#### EXERCISE:
Please print only the top portion of the entries below, ending with the line that contains "localparam [7:0] C_ALARM", exactly as written.

#### SUPPLIED MATERIAL:
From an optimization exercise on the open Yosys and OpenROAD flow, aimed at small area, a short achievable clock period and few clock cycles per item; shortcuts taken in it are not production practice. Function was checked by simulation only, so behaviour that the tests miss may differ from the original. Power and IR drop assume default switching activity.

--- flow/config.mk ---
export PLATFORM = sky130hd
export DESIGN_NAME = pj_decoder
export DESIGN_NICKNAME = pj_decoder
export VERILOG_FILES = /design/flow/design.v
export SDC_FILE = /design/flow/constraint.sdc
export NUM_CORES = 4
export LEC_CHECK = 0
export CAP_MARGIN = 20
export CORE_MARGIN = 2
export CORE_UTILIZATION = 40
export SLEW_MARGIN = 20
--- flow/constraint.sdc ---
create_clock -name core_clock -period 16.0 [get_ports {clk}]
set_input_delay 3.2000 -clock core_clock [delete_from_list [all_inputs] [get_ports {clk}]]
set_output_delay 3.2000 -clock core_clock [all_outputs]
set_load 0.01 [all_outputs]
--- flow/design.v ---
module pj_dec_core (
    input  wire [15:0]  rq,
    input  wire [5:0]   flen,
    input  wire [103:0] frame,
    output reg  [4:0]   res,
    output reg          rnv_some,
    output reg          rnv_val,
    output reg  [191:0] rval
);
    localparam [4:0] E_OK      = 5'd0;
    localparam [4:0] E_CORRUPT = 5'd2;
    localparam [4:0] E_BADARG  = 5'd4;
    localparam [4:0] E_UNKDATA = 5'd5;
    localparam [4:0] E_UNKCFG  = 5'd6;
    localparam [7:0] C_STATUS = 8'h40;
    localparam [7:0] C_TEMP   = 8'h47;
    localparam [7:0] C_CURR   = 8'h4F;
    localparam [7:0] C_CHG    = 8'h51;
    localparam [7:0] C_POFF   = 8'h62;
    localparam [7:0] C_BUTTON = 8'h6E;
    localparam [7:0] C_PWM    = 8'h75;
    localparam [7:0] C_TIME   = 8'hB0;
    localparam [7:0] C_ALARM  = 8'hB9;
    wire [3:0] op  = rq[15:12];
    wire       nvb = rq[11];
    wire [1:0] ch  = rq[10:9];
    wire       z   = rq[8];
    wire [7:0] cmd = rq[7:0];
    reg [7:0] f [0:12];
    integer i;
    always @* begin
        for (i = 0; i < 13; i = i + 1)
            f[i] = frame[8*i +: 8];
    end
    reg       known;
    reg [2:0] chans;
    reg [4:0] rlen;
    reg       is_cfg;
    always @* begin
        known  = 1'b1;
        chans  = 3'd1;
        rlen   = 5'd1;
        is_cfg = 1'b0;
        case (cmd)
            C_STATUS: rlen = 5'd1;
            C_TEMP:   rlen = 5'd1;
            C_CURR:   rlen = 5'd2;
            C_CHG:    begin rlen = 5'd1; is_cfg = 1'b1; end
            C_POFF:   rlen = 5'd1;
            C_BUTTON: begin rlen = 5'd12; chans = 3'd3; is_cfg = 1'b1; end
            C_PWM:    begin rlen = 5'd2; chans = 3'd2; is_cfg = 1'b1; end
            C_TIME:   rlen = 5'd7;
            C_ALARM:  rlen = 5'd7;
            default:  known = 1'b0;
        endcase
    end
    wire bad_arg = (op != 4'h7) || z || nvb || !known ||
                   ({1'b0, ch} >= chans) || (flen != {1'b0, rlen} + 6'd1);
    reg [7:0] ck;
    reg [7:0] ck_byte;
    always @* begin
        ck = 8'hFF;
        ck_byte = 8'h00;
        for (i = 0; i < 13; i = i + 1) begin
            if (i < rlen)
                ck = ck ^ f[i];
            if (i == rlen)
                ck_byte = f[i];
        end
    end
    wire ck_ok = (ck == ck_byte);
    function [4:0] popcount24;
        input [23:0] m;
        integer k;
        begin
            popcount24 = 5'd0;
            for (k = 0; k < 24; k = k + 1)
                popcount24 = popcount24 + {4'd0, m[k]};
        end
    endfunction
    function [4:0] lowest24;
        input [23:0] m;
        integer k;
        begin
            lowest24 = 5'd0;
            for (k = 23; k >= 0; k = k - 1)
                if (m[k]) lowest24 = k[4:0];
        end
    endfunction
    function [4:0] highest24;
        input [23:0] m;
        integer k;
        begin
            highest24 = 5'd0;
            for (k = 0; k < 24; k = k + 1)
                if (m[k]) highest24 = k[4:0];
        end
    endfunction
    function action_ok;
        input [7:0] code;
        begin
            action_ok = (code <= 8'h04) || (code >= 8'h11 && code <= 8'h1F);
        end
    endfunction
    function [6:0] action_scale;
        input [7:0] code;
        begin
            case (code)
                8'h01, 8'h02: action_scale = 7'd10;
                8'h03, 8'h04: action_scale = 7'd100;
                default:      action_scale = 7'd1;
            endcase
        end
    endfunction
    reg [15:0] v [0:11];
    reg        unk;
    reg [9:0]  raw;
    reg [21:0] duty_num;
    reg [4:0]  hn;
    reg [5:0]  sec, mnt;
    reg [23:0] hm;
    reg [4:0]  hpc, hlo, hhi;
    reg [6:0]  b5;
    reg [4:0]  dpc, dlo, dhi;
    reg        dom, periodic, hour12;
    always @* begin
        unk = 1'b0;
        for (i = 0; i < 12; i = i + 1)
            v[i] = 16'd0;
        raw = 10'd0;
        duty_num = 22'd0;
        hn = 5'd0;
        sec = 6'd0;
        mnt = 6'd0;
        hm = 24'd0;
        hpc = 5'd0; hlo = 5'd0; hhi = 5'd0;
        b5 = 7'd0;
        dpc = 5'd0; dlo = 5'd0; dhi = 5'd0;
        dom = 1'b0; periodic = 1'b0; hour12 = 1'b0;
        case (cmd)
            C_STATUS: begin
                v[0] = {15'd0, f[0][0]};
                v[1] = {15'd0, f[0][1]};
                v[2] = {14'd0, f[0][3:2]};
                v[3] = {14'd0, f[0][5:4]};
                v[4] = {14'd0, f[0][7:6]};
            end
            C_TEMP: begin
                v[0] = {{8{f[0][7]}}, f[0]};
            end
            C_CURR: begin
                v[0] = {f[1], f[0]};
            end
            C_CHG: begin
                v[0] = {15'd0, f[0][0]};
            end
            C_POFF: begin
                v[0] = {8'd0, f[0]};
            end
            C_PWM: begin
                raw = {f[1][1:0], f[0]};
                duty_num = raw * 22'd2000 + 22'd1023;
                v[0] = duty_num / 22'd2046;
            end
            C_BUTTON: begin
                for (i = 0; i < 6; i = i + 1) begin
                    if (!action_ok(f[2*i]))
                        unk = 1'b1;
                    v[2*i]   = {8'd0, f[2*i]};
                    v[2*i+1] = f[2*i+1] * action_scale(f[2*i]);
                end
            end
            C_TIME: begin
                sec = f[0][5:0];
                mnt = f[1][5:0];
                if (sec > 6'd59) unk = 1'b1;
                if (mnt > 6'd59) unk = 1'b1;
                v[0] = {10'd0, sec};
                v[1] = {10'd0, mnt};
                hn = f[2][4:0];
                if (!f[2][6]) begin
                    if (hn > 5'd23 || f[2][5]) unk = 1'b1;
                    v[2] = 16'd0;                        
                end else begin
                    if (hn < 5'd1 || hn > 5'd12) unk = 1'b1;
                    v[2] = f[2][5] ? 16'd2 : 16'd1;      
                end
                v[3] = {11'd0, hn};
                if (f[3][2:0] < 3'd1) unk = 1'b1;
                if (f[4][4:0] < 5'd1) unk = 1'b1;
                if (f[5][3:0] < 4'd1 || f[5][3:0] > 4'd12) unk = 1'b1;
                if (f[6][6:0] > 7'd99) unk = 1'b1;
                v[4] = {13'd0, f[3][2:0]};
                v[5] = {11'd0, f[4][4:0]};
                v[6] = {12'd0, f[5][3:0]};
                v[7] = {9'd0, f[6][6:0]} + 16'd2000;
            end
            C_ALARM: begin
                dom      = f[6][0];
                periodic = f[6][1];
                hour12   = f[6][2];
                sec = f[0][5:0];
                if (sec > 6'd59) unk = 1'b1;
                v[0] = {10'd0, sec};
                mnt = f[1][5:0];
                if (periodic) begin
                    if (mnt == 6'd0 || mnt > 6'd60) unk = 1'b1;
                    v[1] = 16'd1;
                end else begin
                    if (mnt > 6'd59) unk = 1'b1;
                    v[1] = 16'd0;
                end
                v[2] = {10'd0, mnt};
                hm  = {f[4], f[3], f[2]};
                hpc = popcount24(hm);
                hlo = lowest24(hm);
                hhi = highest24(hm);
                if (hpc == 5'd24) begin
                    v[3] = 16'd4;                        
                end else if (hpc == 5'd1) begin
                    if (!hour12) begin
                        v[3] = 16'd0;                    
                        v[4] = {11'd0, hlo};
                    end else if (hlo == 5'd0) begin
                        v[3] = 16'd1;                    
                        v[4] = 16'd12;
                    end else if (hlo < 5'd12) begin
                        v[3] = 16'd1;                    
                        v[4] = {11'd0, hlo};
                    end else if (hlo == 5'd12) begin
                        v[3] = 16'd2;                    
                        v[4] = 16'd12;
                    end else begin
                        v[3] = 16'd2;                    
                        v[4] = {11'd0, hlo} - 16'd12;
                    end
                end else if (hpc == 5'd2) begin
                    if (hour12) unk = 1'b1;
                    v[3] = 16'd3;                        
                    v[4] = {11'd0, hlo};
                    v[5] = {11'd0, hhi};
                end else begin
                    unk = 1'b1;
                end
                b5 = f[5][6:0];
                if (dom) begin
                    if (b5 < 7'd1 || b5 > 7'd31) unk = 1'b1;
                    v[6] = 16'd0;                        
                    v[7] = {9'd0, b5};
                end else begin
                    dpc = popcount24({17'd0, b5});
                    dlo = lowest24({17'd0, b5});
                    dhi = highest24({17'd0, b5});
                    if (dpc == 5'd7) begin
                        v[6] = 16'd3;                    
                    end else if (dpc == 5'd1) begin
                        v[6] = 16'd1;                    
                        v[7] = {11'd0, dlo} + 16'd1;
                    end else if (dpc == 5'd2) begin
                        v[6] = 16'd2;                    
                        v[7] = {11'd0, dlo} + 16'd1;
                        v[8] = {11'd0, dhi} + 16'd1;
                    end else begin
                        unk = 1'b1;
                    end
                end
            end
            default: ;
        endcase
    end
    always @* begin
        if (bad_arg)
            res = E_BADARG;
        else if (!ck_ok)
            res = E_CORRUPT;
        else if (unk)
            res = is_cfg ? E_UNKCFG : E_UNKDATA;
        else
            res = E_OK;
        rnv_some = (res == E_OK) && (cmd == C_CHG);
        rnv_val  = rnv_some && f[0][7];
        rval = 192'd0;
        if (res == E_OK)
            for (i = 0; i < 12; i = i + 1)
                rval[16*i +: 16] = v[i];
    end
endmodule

#### RESPONSE:
From an optimization exercise on the open Yosys and OpenROAD flow, aimed at small area, a short achievable clock period and few clock cycles per item; shortcuts taken in it are not production practice. Function was checked by simulation only, so behaviour that the tests miss may differ from the original. Power and IR drop assume default switching activity.

--- flow/config.mk ---
export PLATFORM = sky130hd
export DESIGN_NAME = pj_decoder
export DESIGN_NICKNAME = pj_decoder
export VERILOG_FILES = /design/flow/design.v
export SDC_FILE = /design/flow/constraint.sdc
export NUM_CORES = 4
export LEC_CHECK = 0
export CAP_MARGIN = 20
export CORE_MARGIN = 2
export CORE_UTILIZATION = 40
export SLEW_MARGIN = 20
--- flow/constraint.sdc ---
create_clock -name core_clock -period 16.0 [get_ports {clk}]
set_input_delay 3.2000 -clock core_clock [delete_from_list [all_inputs] [get_ports {clk}]]
set_output_delay 3.2000 -clock core_clock [all_outputs]
set_load 0.01 [all_outputs]
--- flow/design.v ---
module pj_dec_core (
    input  wire [15:0]  rq,
    input  wire [5:0]   flen,
    input  wire [103:0] frame,
    output reg  [4:0]   res,
    output reg          rnv_some,
    output reg          rnv_val,
    output reg  [191:0] rval
);
    localparam [4:0] E_OK      = 5'd0;
    localparam [4:0] E_CORRUPT = 5'd2;
    localparam [4:0] E_BADARG  = 5'd4;
    localparam [4:0] E_UNKDATA = 5'd5;
    localparam [4:0] E_UNKCFG  = 5'd6;
    localparam [7:0] C_STATUS = 8'h40;
    localparam [7:0] C_TEMP   = 8'h47;
    localparam [7:0] C_CURR   = 8'h4F;
    localparam [7:0] C_CHG    = 8'h51;
    localparam [7:0] C_POFF   = 8'h62;
    localparam [7:0] C_BUTTON = 8'h6E;
    localparam [7:0] C_PWM    = 8'h75;
    localparam [7:0] C_TIME   = 8'hB0;
    localparam [7:0] C_ALARM  = 8'hB9;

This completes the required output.